Le arti e mestieri, la tecnologia erano, come tutte le altre attività, personali, morali e responsabili per
esempio della determinazione della qualità e del giusto prezzo e dell'organizzazione di gilde e di
squadre
di costruttori. In realtà le gilde delle libere città erano quanto di più simile si sia mai
raggiunto a una
gestione dei lavoratori. Su questa scena pluralistica e pragmatica fece la sua teatrale comparsa la nuova
forza della scienza
sperimentale; ma al contrario di quanto succede nella nostra situazione, avvenne in un contesto di prudenza e
di morale. Prima facie, la sperimentazione era creare e fare, una branca della filosofia morale,
riconducibile a un giudizio morale e non solo a un mezzo di conoscenza e le sue scoperte non erano accettabili
nello stile di una filosofia naturale accademica ortodossa. Un'importante fonte di sperimentazione erano le arti
e mestieri rivitalizzate o reinventate da artigiani che lavoravano in proprio e che allo
stesso tempo collaboravano strettamente fra loro ed erano altamente competitivi, producevano per fini
propri e giudicavano ciò che facevano, un ambiente eccellente per apprendere la nuova scienza senza
preoccupazioni scientifiche libresche, ed estremamente prudenziale.

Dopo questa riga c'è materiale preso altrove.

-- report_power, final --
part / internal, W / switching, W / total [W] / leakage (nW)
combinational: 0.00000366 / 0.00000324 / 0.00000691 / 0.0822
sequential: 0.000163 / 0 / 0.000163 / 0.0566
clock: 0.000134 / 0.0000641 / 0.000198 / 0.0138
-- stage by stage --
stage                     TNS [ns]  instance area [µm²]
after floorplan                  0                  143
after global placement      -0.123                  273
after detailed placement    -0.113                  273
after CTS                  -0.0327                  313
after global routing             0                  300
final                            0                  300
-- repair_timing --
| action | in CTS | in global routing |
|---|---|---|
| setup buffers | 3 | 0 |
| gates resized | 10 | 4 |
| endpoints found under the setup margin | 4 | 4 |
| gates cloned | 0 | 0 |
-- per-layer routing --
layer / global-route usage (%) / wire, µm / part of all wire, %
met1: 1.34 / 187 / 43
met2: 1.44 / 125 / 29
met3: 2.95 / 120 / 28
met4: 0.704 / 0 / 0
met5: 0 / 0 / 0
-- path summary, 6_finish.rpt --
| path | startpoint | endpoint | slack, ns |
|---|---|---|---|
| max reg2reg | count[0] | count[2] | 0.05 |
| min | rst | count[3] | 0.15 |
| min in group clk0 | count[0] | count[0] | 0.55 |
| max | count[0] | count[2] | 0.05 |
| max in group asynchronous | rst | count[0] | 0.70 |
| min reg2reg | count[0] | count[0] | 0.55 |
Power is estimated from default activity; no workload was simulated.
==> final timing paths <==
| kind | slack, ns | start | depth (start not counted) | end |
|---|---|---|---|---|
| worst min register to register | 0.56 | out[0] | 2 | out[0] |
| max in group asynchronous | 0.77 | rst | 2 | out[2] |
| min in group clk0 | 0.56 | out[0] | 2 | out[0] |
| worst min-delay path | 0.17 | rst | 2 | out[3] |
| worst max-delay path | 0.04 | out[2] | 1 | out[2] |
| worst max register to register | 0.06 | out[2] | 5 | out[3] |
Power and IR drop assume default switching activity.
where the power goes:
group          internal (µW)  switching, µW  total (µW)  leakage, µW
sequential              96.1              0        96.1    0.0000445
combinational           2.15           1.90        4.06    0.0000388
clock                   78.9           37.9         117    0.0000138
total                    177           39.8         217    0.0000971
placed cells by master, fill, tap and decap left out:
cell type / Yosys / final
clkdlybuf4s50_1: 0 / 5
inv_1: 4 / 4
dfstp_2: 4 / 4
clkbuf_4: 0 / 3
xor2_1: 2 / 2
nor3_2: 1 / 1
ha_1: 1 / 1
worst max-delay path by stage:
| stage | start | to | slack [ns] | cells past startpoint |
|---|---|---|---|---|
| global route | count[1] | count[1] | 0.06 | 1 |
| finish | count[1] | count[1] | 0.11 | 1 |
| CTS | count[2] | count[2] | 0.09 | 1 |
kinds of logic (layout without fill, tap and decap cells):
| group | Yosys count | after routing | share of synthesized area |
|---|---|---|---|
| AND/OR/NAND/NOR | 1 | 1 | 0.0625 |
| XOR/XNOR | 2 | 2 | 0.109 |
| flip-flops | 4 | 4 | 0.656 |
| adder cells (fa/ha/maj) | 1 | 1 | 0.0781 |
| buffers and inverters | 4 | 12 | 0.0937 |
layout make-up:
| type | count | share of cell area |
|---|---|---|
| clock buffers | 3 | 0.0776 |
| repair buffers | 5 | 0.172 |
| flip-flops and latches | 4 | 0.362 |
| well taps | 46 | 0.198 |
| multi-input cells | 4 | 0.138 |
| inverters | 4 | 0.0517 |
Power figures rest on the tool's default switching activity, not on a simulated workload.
**design/flow/design.v**
```verilog
`timescale 10ns/1ns 
module SDRAM_CTRL(
	input		    				RE,		 
	input		    				WR,		 
	input		    [24:0]		ADDR,
	output	 	 oRD_DATA_READY,
	output		 RD_REQUEST_APPROVED,
	output 		 WR_REQUEST_APPROVED,
	output  	reg	    [15:0]		RD_DATA,
	input				[15:0] WR_DATA,
	input 		          		MAX10_CLK1_100,		 
	input 		          		MAX10_CLK2_100_3ns, 	 
	output		    [12:0]		DRAM_ADDR,
	output		     [1:0]		DRAM_BA,
	output		          		DRAM_CAS_N,
	output		          		DRAM_CKE,
	output		          		DRAM_CLK,
	output		          		DRAM_CS_N,
	inout 		    [15:0]		DRAM_DQ,
	output		          		DRAM_LDQM,
	output		          		DRAM_RAS_N,
	output		          		DRAM_UDQM,
	output		          		DRAM_WE_N,
	input 		          		reset_n,
	output		     [4:0]		LEDR 
	);
parameter 		POWERUP_DELAY = 10000;	 
parameter      REFRESH_CYCLE             	=     14'd8192;	 
parameter      REFRESH_64ms_COUNT      	=	23'd6400000;	 
parameter      REFRESH_CYCLE_PULSE_WIDTH  =  23'd6399930;	 
parameter [2:0] CMD_LOADMODE  		= 3'b000;	 
parameter [2:0] CMD_AUTO_REFRESH    = 3'b001;
parameter [2:0] CMD_PRECHARGE 		= 3'b010;
parameter [2:0] CMD_ACTIVE    		= 3'b011;
parameter [2:0] CMD_WRITE     		= 3'b100;
parameter [2:0] CMD_READ      		= 3'b101;
parameter [2:0] CMD_NOP       		= 3'b111;
wire [2:0] CMD; 
reg RD_DATA_READY=1'b0; 
parameter
reset_state=5'b11111, 
Init_NOP_state =5'b00001,
Init_PALL_state=5'b00010,
Init_Auto_Refresh_state =5'b00011,
Init_Load_mode_register_state=5'b00100,
Init_Load_mode_register_NOP_state=5'b00101,
idle_state=5'b00110, 
activate_state=5'b00111,
activate_NOP_state=5'b01000,
read_state=5'b01001,
NOP_read_state1=5'b01010,
NOP_read_state2=5'b01011,
Precharge_state=5'b01100,
Precharge_NOP_state=5'b01101,
Auto_Refresh_64ms_state=5'b01110,
Init_Auto_Refresh_NOP1_state=5'b01111,
Init_Auto_Refresh_NOP2_state=5'b10000,
Init_Auto_Refresh_NOP3_state=5'b10001,
Init_Auto_Refresh_NOP4_state=5'b10010,
Init_Auto_Refresh_NOP5_state=5'b10011,
Init_Auto_Refresh_NOP6_state=5'b10100,
Init_PALL_state_NOP1_state=5'b10101, 
Auto_Refresh_NOP1_state=5'b10110,
Auto_Refresh_NOP2_state=5'b10111,
Auto_Refresh_NOP3_state=5'b11000,
Auto_Refresh_NOP4_state=5'b11001,
Auto_Refresh_NOP5_state=5'b11010,
Auto_Refresh_NOP6_state=5'b11011,
write_state=5'b11100, 
NOP_write_state1=5'b11101, 
NOP_write_state2=5'b11110; 
parameter [14:0] MODE_REG = 15'b00000_1_00_010_0_000;  
parameter      AUTO_REFRESH_INIT  =      8; 
reg[4:0] current_state   ;
integer count_init_powerup_delay;		 
reg powerup_complete_flag =1'b0;
reg[3:0] count_auto_refresh_init=4'd0;
reg[13:0] count_auto_refresh=14'd0;		 
reg[22:0] refresh_count_timer=23'd0;	 
reg refresh_flag = 1'b0;
reg refresh_ack_flag =1'b0;
reg read_flag_ack=1'b0;			 
reg write_flag_ack=1'b0;		 
always @(posedge MAX10_CLK1_100) 
		begin
					if(refresh_count_timer < REFRESH_64ms_COUNT)
						begin
							refresh_count_timer <=refresh_count_timer+1;
							if( (refresh_count_timer > REFRESH_CYCLE_PULSE_WIDTH))
								begin
									refresh_flag <=1'b1; 
								end
							else
								refresh_flag<=1'b0;
						end
					else
						begin
							refresh_count_timer <=23'd1; 
							refresh_flag<=1'b0;
						end
		end
always @(posedge MAX10_CLK1_100) 
		begin
				if( current_state==Init_NOP_state)
					begin
						if (count_init_powerup_delay<POWERUP_DELAY-2) 
							begin
								powerup_complete_flag =1'b0;
								count_init_powerup_delay = count_init_powerup_delay + 1;
							end
						else
							powerup_complete_flag =1'b1;
					end
				else
					count_init_powerup_delay=0;
		end
always @(posedge MAX10_CLK1_100) 
		begin
			if(!reset_n)	 
							current_state=reset_state;
				else
					begin
							case (current_state)
								  reset_state:
								  begin
										refresh_ack_flag=1'b0;
										RD_DATA_READY<=1'b0;
										count_auto_refresh_init=4'd0;
										current_state=Init_NOP_state;
									end
								  Init_NOP_state:	 
								  begin
												if (powerup_complete_flag==1'b1) 
													begin
														current_state=Init_PALL_state;
													end
												else
													current_state=Init_NOP_state; 
								  end
								  Init_PALL_state:
								  begin
											current_state=Init_PALL_state_NOP1_state;
								  end
								  Init_PALL_state_NOP1_state: 
								  begin
										current_state=Init_Auto_Refresh_state;
								  end
								  Init_Auto_Refresh_state: 
								  begin
											count_auto_refresh_init<=count_auto_refresh_init+1;
											current_state=Init_Auto_Refresh_NOP1_state;
								  end
									Init_Auto_Refresh_NOP1_state:		 
									begin
										current_state=Init_Auto_Refresh_NOP2_state;
									end
									Init_Auto_Refresh_NOP2_state:
									begin
										current_state=Init_Auto_Refresh_NOP3_state;
									end
									Init_Auto_Refresh_NOP3_state:
									begin
										current_state=Init_Auto_Refresh_NOP4_state;
									end
									Init_Auto_Refresh_NOP4_state:
									begin
										current_state=Init_Auto_Refresh_NOP5_state;
									end
									Init_Auto_Refresh_NOP5_state:
									begin
										current_state=Init_Auto_Refresh_NOP6_state;
									end
								  Init_Auto_Refresh_NOP6_state:
									begin
											if (count_auto_refresh_init < AUTO_REFRESH_INIT) 
												current_state=Init_Auto_Refresh_state;
											else
												current_state=Init_Load_mode_register_state;
									end
									Init_Load_mode_register_state:
									begin
											current_state=Init_Load_mode_register_NOP_state;
									end
									Init_Load_mode_register_NOP_state:
									begin
											current_state=idle_state;	 
									end
								  idle_state:
										begin	
												if(refresh_flag && !refresh_ack_flag)						 
													begin
														refresh_ack_flag<=1'b1;
														current_state=Auto_Refresh_64ms_state;			 
													end
												else if(!RE && read_flag_ack) 
													begin
														read_flag_ack=1'b0;
														RD_DATA_READY<=1'b0; 
													end
												else if(RE && !read_flag_ack) 
													begin
														read_flag_ack<=1'b1;		 
														current_state=activate_state;
													end
												else if(!WR && write_flag_ack) 
													begin
														write_flag_ack=1'b0;
													end
												else if(WR && !write_flag_ack) 
													begin
														write_flag_ack<=1'b1;	 
														current_state=activate_state;
													end
										 end	 
								  activate_state:
									begin
										current_state=activate_NOP_state;
									end
									activate_NOP_state: 			 
										begin
											if(read_flag_ack)	
												begin
													current_state=read_state;		 
												end
											else if(write_flag_ack)
												begin
													current_state=write_state;	 
												end
										end								 
								  read_state:
									begin
											current_state=NOP_read_state1;
										end
									NOP_read_state1: 
										begin
											 current_state=NOP_read_state2;
										end
									NOP_read_state2: 
										begin					  
												current_state=Precharge_state;  
										end
								write_state:
									begin
										current_state=NOP_write_state1;
									end
									NOP_write_state1: 
										begin
											current_state=NOP_write_state2;
										end
									NOP_write_state2: 
										begin
											current_state=Precharge_state;
										end
								  Precharge_state:
									begin
										current_state=Precharge_NOP_state;
									end
									Precharge_NOP_state: 
										begin
											current_state=idle_state;
										end
								Auto_Refresh_64ms_state: 
										  begin
												count_auto_refresh<=count_auto_refresh+1;
												current_state=Auto_Refresh_NOP1_state;
										  end
									Auto_Refresh_NOP1_state:				 
									begin
											current_state=Auto_Refresh_NOP2_state;
									end
									Auto_Refresh_NOP2_state:
									begin
										current_state=Auto_Refresh_NOP3_state;
									end
									Auto_Refresh_NOP3_state:
									begin
										current_state=Auto_Refresh_NOP4_state;
									end
									Auto_Refresh_NOP4_state:
									begin
										current_state=Auto_Refresh_NOP5_state;
									end
									Auto_Refresh_NOP5_state:
									begin
										current_state=Auto_Refresh_NOP6_state;
									end
								  Auto_Refresh_NOP6_state:			 
									begin
										if (count_auto_refresh<REFRESH_CYCLE) 
											current_state=Auto_Refresh_64ms_state;
										else begin
												count_auto_refresh=14'd0;
												refresh_ack_flag<=1'b0;
												current_state=idle_state;
											end
									end
								default : current_state<=reset_state;
							endcase
					end 
end  
always @(posedge MAX10_CLK2_100_3ns) 
begin
	if((current_state==NOP_read_state2  )) 
		begin
			RD_DATA<=DRAM_DQ;
		end
end
assign oRD_DATA_READY = (   current_state==Precharge_state | current_state==Precharge_NOP_state | current_state==idle_state)?1'b1:1'b0;
assign CMD =(current_state==Init_Load_mode_register_state)?CMD_LOADMODE:
(current_state==activate_state)?CMD_ACTIVE:
(current_state==read_state)?CMD_READ:
(current_state==write_state)?CMD_WRITE:
(current_state==Precharge_state|current_state==Init_PALL_state)?CMD_PRECHARGE:
(current_state==Auto_Refresh_64ms_state|current_state==Init_Auto_Refresh_state)?CMD_AUTO_REFRESH:CMD_NOP;
assign DRAM_DQ=(current_state==write_state)?WR_DATA:{16{1'bz}};		 
assign RD_REQUEST_APPROVED = read_flag_ack;				 
assign WR_REQUEST_APPROVED = write_flag_ack;  			 
assign DRAM_CKE=1'b1; 											 
assign DRAM_CS_N=1'b0; 											 
assign {DRAM_RAS_N, DRAM_CAS_N, DRAM_WE_N} = CMD;		 
assign {DRAM_UDQM,DRAM_LDQM} = (current_state==write_state | current_state==read_state|current_state==NOP_read_state1|current_state==NOP_read_state2)?2'b00:2'b11;  
assign {DRAM_BA,DRAM_ADDR}=(current_state==activate_state)? ADDR[24:10]:								 
       (current_state==read_state | current_state==write_state)? {ADDR[24:23],3'b000,ADDR[9:0]}:	 
		 (current_state==Init_PALL_state | current_state==Precharge_state)? {15{1'b1}}:				 
		 (current_state==Init_Load_mode_register_state)? MODE_REG:{15{1'b0}};							 
assign DRAM_CLK=MAX10_CLK2_100_3ns;  
assign LEDR=current_state;				 
endmodule
```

Se il medioevo, dove tutto era così «personale, morale e responsabile» e al tempo stesso
autenticamente
sperimentale, va altrettanto bene per la concezione di tradizione libertaria di Goodman come per quella di
Kropotkin, egli se ne allontana nella storia del proprio tempo per cercare le medesime virtù alle radici
dell'esperimento americano della liberazione. In realtà, aveva ben poco da dire sugli anarchici di origine
americana che per molti versi furono i suoi padri intellettuali, come Joshua Warren, Lysander Spooner e
Benjamin Tucker, ma ciò si deve al fatto che vedeva in tutta la tradizione americana un impulso
libertario ben
più ampio del movimento che i teorici appena menzionati rappresentavano. Ecco per esempio una delle
sue
raffigurazioni mentali dei primi anni degli Stati Uniti.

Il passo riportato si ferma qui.